Find the line with "r_alarm[c] <= 1'b1;" in the listing below. Write it out exactly, along with every later line up to the final one.
◇ ◇ ◇ ◇ ◇ ◇ ◇
--- src/rtl/uart_sensor_report.sv ---
`timescale 1ns/1ps
// Periodic multi-channel ASCII report generator over a byte-level TX handshake,
// with UART command decoding (channel select, threshold trim, report request) and hysteretic alarms.
module uart_sensor_report #(
    parameter int CLK_FRE    = 50,
    parameter int PERIOD_MS  = 1000,
    parameter int PERIOD_CYC = CLK_FRE * 1000 * PERIOD_MS,
    parameter int CH_NUM     = 2,
    parameter int DIG_NUM    = 4,
    parameter int THRES_INIT = 40,
    parameter int THRES_MAX  = 99,
    parameter int HYST       = 2
) (
    input  logic                          clk,
    input  logic                          rst_n,
    input  logic [CH_NUM*DIG_NUM*4-1:0]   sensor_bcd,
    input  logic                          sensor_valid,
    output logic [7:0]                    tx_data,
    output logic                          tx_en,
    input  logic                          tx_busy,
    input  logic [7:0]                    rx_data,
    input  logic                          rx_valid,
    output logic [CH_NUM-1:0]             alarm,
    output logic [CH_NUM*8-1:0]           thres,
    output logic                          frame_done
);

    localparam logic [31:0] P_PER_LAST = 32'(PERIOD_CYC - 1);
    localparam logic [3:0]  P_CHN      = 4'(CH_NUM);
    localparam logic [3:0]  P_DEND     = 4'(DIG_NUM + 2);
    localparam logic [3:0]  P_COMMA    = 4'(DIG_NUM + 3);
    localparam logic [3:0]  P_TENS     = 4'(DIG_NUM + 4);
    localparam logic [3:0]  P_UNITS    = 4'(DIG_NUM + 5);
    localparam logic [3:0]  P_SEMI     = 4'(DIG_NUM + 6);
    localparam logic [7:0]  P_TMAX     = 8'(THRES_MAX);
    localparam logic [7:0]  P_TINIT    = 8'(THRES_INIT);
    localparam logic [8:0]  P_HYST     = 9'(HYST);

    typedef enum logic [1:0] {S_WAIT, S_LOAD, S_SEND} state_t;

    state_t r_state, w_next;

    logic [CH_NUM-1:0][DIG_NUM-1:0][3:0] w_bcd;
    logic [CH_NUM-1:0][DIG_NUM-1:0][3:0] r_snap_bcd;
    logic [CH_NUM-1:0][7:0]              r_thres;
    logic [CH_NUM-1:0][7:0]              r_snap_thr;
    logic [CH_NUM-1:0][7:0]              w_val;
    logic [CH_NUM-1:0]                   r_alarm;

    logic [31:0] r_cnt;
    logic        r_req;
    logic [3:0]  r_sel;
    logic [3:0]  r_ch;
    logic [3:0]  r_pos;
    logic        r_tx_en;
    logic [7:0]  r_tx_data;
    logic        r_frame_done;

    logic                    w_start;
    logic                    w_issue;
    logic                    w_last;
    logic [7:0]              w_byte;
    logic [DIG_NUM-1:0][3:0] w_ch_bcd;
    logic [7:0]              w_thr_cur;
    logic [3:0]              w_dsel;
    logic [3:0]              w_digit;
    logic [7:0]              w_tens;
    logic [7:0]              w_units;

    logic w_rx_sel, w_rx_inc, w_rx_dec, w_rx_req;

    assign w_bcd      = sensor_bcd;
    assign thres      = r_thres;
    assign alarm      = r_alarm;
    assign tx_en      = r_tx_en;
    assign tx_data    = r_tx_data;
    assign frame_done = r_frame_done;

    // Channel digits share the low nibble of their ASCII code.
    assign w_rx_sel = rx_valid && (rx_data >= 8'h30) && (rx_data <= 8'h39) && (rx_data[3:0] < P_CHN);
    assign w_rx_inc = rx_valid && (rx_data == 8'h2B);
    assign w_rx_dec = rx_valid && (rx_data == 8'h2D);
    assign w_rx_req = rx_valid && (rx_data == 8'h52);

    always_ff @(posedge clk) begin
        if (!rst_n) r_state <= S_WAIT;
        else        r_state <= w_next;
    end

    always_comb begin
        w_next = r_state;
        case (r_state)
            S_WAIT:  if (w_start) w_next = S_LOAD;
            S_LOAD:  w_next = S_SEND;
            S_SEND:  if (w_issue && w_last) w_next = S_WAIT;
            default: w_next = S_WAIT;
        endcase
    end

    always_comb begin
        w_start = (r_state == S_WAIT) && ((r_cnt == P_PER_LAST) || r_req);
        w_issue = (r_state == S_SEND) && !tx_busy && !r_tx_en;
    end

    // Frame position is tracked as (channel, offset); r_ch == CH_NUM selects the CR/LF trailer.
    always_comb begin
        w_ch_bcd  = '0;
        w_thr_cur = '0;
        w_digit   = '0;
        for (int unsigned c = 0; c < CH_NUM; c++) begin
            if (r_ch == 4'(c)) begin
                w_ch_bcd  = r_snap_bcd[c];
                w_thr_cur = r_snap_thr[c];
            end
        end
        w_dsel = P_DEND - r_pos;
        for (int unsigned d = 0; d < DIG_NUM; d++) begin
            if (w_dsel == 4'(d)) w_digit = w_ch_bcd[d];
        end
        w_tens  = w_thr_cur / 8'd10;
        w_units = w_thr_cur % 8'd10;
        w_byte  = 8'h00;
        if (r_ch < P_CHN) begin
            if (r_pos == 4'd0)          w_byte = 8'h43;
            else if (r_pos == 4'd1)     w_byte = 8'h30 + {4'h0, r_ch};
            else if (r_pos == 4'd2)     w_byte = 8'h3D;
            else if (r_pos <= P_DEND)   w_byte = 8'h30 + {4'h0, w_digit};
            else if (r_pos == P_COMMA)  w_byte = 8'h2C;
            else if (r_pos == P_TENS)   w_byte = 8'h30 + w_tens;
            else if (r_pos == P_UNITS)  w_byte = 8'h30 + w_units;
            else                        w_byte = 8'h3B;
        end else begin
            w_byte = (r_pos == 4'd0) ? 8'h0D : 8'h0A;
        end
        w_last = (r_ch == P_CHN) && (r_pos == 4'd1);
    end

    always_comb begin
        w_val = '0;
        for (int unsigned c = 0; c < CH_NUM; c++) begin
            w_val[c] = {4'h0, w_bcd[c][DIG_NUM-1]} * 8'd10 + {4'h0, w_bcd[c][DIG_NUM-2]};
        end
    end

    always_ff @(posedge clk) begin
        if (!rst_n) begin
            r_cnt        <= '0;
            r_req        <= 1'b0;
            r_ch         <= '0;
            r_pos        <= '0;
            r_tx_en      <= 1'b0;
            r_tx_data    <= '0;
            r_frame_done <= 1'b0;
            r_snap_bcd   <= '0;
            r_snap_thr   <= '0;
        end else begin
            if (w_start)                r_cnt <= '0;
            else if (r_state == S_WAIT) r_cnt <= r_cnt + 32'd1;

            if (w_rx_req)     r_req <= 1'b1;
            else if (w_start) r_req <= 1'b0;

            if (r_state == S_LOAD) begin
                r_snap_bcd <= w_bcd;
                r_snap_thr <= r_thres;
                r_ch       <= '0;
                r_pos      <= '0;
            end else if (w_issue) begin
                if (r_ch == P_CHN) begin
                    r_pos <= r_pos + 4'd1;
                end else if (r_pos == P_SEMI) begin
                    r_pos <= '0;
                    r_ch  <= r_ch + 4'd1;
                end else begin
                    r_pos <= r_pos + 4'd1;
                end
            end

            r_tx_en      <= w_issue;
            r_frame_done <= w_issue && w_last;
            if (w_issue) r_tx_data <= w_byte;
        end
    end

    // Alarm compares see the pre-edit threshold when a trim command lands on the same edge.
    always_ff @(posedge clk) begin
        if (!rst_n) begin
            r_sel   <= '0;
            r_thres <= {CH_NUM{P_TINIT}};
            r_alarm <= '0;
        end else begin
            if (w_rx_sel) r_sel <= rx_data[3:0];
            for (int unsigned c = 0; c < CH_NUM; c++) begin
                if (r_sel == 4'(c)) begin
                    if (w_rx_inc && (r_thres[c] < P_TMAX))
                        r_thres[c] <= r_thres[c] + 8'd1;
                    else if (w_rx_dec && (r_thres[c] != 8'd0))
                        r_thres[c] <= r_thres[c] - 8'd1;
                end
                if (sensor_valid) begin
                    if (w_val[c] >= r_thres[c])
                        r_alarm[c] <= 1'b1;
                    else if (({1'b0, w_val[c]} + P_HYST) < {1'b0, r_thres[c]})
                        r_alarm[c] <= 1'b0;
                end
            end
        end
    end

endmodule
◇ ◇ ◇ ◇ ◇ ◇ ◇
▶ [WRITTEN SOLUTION]
                        r_alarm[c] <= 1'b1;
                    else if (({1'b0, w_val[c]} + P_HYST) < {1'b0, r_thres[c]})
                        r_alarm[c] <= 1'b0;
                end
            end
        end
    end

endmodule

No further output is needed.